>>
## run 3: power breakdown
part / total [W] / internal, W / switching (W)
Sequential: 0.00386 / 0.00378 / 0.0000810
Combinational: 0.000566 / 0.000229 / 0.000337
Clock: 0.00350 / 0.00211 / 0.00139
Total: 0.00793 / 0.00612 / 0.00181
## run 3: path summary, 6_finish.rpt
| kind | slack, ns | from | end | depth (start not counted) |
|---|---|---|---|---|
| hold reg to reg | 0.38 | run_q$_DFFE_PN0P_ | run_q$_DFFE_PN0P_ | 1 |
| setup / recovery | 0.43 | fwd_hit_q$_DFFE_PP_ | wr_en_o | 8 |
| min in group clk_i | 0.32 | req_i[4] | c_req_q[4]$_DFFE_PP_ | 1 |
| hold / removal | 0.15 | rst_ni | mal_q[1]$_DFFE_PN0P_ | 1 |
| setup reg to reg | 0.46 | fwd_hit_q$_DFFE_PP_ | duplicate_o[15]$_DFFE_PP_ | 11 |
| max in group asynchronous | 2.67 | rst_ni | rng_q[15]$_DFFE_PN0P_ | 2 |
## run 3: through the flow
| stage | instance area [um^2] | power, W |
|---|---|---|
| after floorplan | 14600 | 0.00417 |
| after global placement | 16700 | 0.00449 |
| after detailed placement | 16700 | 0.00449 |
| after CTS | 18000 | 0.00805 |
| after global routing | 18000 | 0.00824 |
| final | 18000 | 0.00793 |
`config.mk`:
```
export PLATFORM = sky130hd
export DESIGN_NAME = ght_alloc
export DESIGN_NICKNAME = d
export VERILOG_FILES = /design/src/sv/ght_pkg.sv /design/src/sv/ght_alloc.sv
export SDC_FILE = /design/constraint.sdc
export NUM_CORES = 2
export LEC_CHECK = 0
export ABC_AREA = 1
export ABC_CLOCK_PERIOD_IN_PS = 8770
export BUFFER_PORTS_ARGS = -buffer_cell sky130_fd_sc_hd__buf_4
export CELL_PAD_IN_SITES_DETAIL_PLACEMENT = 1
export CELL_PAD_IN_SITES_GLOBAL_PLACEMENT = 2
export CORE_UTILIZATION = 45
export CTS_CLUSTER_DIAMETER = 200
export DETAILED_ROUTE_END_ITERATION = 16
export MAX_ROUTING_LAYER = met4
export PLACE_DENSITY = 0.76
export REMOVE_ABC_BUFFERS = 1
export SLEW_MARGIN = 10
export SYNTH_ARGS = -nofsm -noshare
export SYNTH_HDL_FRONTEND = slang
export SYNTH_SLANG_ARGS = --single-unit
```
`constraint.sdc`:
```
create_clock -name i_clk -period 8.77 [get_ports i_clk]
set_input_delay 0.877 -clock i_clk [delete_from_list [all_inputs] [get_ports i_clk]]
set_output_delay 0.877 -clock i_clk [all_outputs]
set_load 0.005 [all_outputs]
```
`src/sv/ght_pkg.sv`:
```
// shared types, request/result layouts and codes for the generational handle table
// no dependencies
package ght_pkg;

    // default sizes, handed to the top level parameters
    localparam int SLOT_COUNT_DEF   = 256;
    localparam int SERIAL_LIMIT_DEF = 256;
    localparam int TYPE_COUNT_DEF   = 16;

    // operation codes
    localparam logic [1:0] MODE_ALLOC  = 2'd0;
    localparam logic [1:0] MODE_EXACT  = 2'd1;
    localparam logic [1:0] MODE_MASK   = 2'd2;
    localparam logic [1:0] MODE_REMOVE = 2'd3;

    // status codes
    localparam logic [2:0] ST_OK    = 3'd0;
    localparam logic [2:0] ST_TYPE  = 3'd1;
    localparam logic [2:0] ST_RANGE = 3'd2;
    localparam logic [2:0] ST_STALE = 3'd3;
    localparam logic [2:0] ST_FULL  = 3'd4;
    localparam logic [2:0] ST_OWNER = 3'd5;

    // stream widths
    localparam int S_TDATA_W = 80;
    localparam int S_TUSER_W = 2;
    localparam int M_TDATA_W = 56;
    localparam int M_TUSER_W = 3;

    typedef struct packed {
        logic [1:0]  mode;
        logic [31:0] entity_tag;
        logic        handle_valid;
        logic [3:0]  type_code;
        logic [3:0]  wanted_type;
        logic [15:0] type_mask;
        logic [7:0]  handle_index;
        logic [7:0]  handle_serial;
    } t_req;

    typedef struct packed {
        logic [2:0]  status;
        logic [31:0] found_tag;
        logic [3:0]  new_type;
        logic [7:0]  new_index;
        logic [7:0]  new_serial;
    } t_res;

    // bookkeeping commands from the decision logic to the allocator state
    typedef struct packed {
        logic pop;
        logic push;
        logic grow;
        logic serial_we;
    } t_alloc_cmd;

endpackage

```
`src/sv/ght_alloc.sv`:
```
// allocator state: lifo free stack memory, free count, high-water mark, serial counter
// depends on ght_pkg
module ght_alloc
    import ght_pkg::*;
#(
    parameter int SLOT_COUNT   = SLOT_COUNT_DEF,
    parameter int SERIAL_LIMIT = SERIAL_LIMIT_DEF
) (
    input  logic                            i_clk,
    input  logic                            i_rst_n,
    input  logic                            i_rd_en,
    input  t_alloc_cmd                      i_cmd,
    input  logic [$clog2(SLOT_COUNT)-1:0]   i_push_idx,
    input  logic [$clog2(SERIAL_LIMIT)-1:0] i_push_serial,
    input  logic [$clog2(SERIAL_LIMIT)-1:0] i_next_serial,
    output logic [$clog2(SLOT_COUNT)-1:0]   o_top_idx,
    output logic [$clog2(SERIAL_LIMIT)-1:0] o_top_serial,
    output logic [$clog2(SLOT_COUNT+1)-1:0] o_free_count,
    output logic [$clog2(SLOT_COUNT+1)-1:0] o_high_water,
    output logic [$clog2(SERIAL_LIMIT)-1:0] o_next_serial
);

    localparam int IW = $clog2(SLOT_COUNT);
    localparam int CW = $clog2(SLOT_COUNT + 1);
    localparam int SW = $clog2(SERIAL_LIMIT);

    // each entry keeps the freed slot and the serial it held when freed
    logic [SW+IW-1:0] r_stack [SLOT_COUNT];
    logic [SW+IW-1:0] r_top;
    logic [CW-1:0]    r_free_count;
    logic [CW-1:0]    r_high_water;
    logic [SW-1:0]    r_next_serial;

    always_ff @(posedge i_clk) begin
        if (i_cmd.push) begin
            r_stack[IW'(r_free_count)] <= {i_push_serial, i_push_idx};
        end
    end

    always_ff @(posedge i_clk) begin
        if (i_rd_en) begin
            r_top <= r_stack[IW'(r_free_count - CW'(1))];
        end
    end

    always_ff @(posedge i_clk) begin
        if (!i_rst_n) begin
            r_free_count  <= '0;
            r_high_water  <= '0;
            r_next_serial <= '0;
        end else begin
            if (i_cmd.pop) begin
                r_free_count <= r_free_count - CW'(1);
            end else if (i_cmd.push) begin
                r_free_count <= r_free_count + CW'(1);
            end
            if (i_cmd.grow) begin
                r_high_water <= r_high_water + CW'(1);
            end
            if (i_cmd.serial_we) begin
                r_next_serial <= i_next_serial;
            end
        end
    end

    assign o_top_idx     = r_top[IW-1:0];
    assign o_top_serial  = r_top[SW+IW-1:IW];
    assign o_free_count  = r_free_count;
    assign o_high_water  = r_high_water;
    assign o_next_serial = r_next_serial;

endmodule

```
<<
Search the data above for the word "hold". Copy each line it is in.

▸ RESULT OF THIS TASK
| hold reg to reg | 0.38 | run_q$_DFFE_PN0P_ | run_q$_DFFE_PN0P_ | 1 |
| hold / removal | 0.15 | rst_ni | mal_q[1]$_DFFE_PN0P_ | 1 |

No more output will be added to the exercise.